Clowwewalla, Clackamas, Walalla,Willamette Tumwater etc

 

As we can see the census spans the whole of the Coast and Grand Ronde Reservations.  The counts for the Rogue Rivers, Umpquas are combined counts of numerous tribes that came from those two reservations. Similarly, there are combinations of various Kalapuya and Molallas tribes based on what encampment they had been located to by Palmer and his subordinates and whether they were removed with the other tribes. The census is not dated so its difficult to use it as an official record. However, one number in particular stands out, that for the Clowwewalla, Clackamas, and Walalla band of Tumwater, 209 (see this notation lower third of first page). This is the same number that appears in two other documents, invoices of food and supplies, as the tribes are hosted at Dayton and then removed overland to the Grand Ronde Reservation (see notation below “Clackamas etc…. total 209).

The number represented the combined total of three different tribes as they were gathered up and transported by Lot Whitcomb to Dayton on his steamboat and then moved overland to Grand Ronde. Therefore, this census occurred between April and May 1856. In the summer of 1856 numerous additional Rogue Rivers arrive from southern Oregon as they lose the Rogue River war and surrender at Port Orford. The number for the Clowwewalla etc. changes significantly by September with the addition of more tribes and people, stragglers who came late to the reservation. We can confidently attribute this census to April – May 1856 making it the first census of the Coast-Grand Ronde Reservation before they become separated,  and the second census of the Grand Ronde Reservation after that produced by Raymond and Metcalf. It may be that this was a living census and peoples were added as they arrived on the reservation

Compare the above census to the October census for Grand Ronde.

Umpqua Census of the three tribes from November 25th 1856
1856 Grand Ronde Census

There is a later Coast Reservation census which I will add later.

In the results of this work on the early censuses, we can see a number of facts that we have suspected all along but are now verified. All of the Kalapuyans and Molallans originally went to the Grand Ronde Reservation and none went to Siletz Agency on the Coast Reservation.
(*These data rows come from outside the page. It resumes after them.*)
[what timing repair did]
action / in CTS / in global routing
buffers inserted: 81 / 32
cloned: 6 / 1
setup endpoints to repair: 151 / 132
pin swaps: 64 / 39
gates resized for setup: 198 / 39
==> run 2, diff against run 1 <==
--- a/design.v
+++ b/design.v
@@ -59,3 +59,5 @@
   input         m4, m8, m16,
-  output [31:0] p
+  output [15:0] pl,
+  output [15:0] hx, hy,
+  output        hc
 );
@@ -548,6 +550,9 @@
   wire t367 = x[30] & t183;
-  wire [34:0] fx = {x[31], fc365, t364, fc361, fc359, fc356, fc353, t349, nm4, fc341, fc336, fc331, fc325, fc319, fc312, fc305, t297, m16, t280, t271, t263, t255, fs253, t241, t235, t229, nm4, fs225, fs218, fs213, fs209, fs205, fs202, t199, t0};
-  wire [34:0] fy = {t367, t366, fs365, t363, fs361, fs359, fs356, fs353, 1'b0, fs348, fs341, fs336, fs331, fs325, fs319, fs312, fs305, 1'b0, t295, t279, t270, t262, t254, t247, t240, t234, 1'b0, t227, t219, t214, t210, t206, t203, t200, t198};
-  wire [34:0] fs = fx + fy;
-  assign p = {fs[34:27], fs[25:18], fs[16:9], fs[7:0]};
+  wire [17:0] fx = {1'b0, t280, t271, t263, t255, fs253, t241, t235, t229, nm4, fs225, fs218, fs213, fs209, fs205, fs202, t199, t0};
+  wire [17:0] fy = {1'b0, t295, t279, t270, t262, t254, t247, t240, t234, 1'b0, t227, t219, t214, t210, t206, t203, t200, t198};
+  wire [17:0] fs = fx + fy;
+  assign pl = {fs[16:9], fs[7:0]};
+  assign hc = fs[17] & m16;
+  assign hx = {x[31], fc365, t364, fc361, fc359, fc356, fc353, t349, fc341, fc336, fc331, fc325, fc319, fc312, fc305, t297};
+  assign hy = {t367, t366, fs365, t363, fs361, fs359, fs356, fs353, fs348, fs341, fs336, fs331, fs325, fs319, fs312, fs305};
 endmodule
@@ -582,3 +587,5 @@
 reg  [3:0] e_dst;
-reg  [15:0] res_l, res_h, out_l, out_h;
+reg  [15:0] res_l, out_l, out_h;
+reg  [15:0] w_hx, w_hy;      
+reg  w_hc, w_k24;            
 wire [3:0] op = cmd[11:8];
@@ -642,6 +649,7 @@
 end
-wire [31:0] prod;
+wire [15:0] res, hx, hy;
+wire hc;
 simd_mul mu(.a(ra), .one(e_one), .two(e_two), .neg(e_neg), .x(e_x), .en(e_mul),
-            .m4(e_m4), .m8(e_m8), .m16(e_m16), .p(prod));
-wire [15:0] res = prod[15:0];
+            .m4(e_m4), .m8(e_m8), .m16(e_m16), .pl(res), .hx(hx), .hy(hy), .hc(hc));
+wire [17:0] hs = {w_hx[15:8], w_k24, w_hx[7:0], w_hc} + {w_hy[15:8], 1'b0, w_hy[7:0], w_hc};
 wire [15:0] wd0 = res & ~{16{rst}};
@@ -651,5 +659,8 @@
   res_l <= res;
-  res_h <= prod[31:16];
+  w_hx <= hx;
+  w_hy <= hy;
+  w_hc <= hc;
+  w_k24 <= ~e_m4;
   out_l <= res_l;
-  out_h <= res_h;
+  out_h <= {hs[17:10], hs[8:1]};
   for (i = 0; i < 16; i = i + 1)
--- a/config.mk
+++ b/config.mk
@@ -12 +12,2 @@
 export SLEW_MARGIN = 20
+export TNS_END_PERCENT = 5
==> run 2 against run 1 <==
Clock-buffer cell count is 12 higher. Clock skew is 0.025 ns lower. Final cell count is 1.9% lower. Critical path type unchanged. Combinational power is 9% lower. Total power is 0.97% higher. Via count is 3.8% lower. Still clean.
All of the signatory tribal governments from the Willamette Valley Treaty are placed at Grand Ronde and none are located to the Coast Reservation. The Coast Reservation solely got peoples from the southern Coast and tribes from the Rogue River (1853) and Chasta (1854) treaties, which they split with Grand Ronde (about 2/3rd went in 1857 to Siletz Agency from Rogue, Chasta, and Shasta tribes to join the people already settled on the coast). The coastal peoples that are party to the Coast treaty (1855 unratified) mostly go to the Coast Reservation, except all of the Tillamookans who remove later. The Tillamook story of removal is quite complex so read about it in my other essays.  This is the initial configuration of removal and this aligns perfectly with elder accounts. In later years its quite clear there were a number of inter-tribal marriages and people from both reservations intermixed and moved around. But the initial treaty claims would be based on this initial configuration of where the tribal governments were removed to and where the vast majority if not all of the people were removed to.

This leaves unanswered political questions of why and how the present Siletz Tribe can claim the Willamette Valley Treaty (1855) at all, as well as the Cow Creek (1853) Umpqua and Kalapuya (1854), the Molalla (1855) treaties, as their treaties. The Siletz Tribe certainly has good claims to the three Rogue River and Chasta treaties. Other essays I have written show direct evidence that all of the peoples from the Table Rock, Umpqua, and Cow Creek reservations went to Grand Ronde, and none of these people went to the Coast Reservation. The evidence of all of this in in the federal records, now readily available for all to read.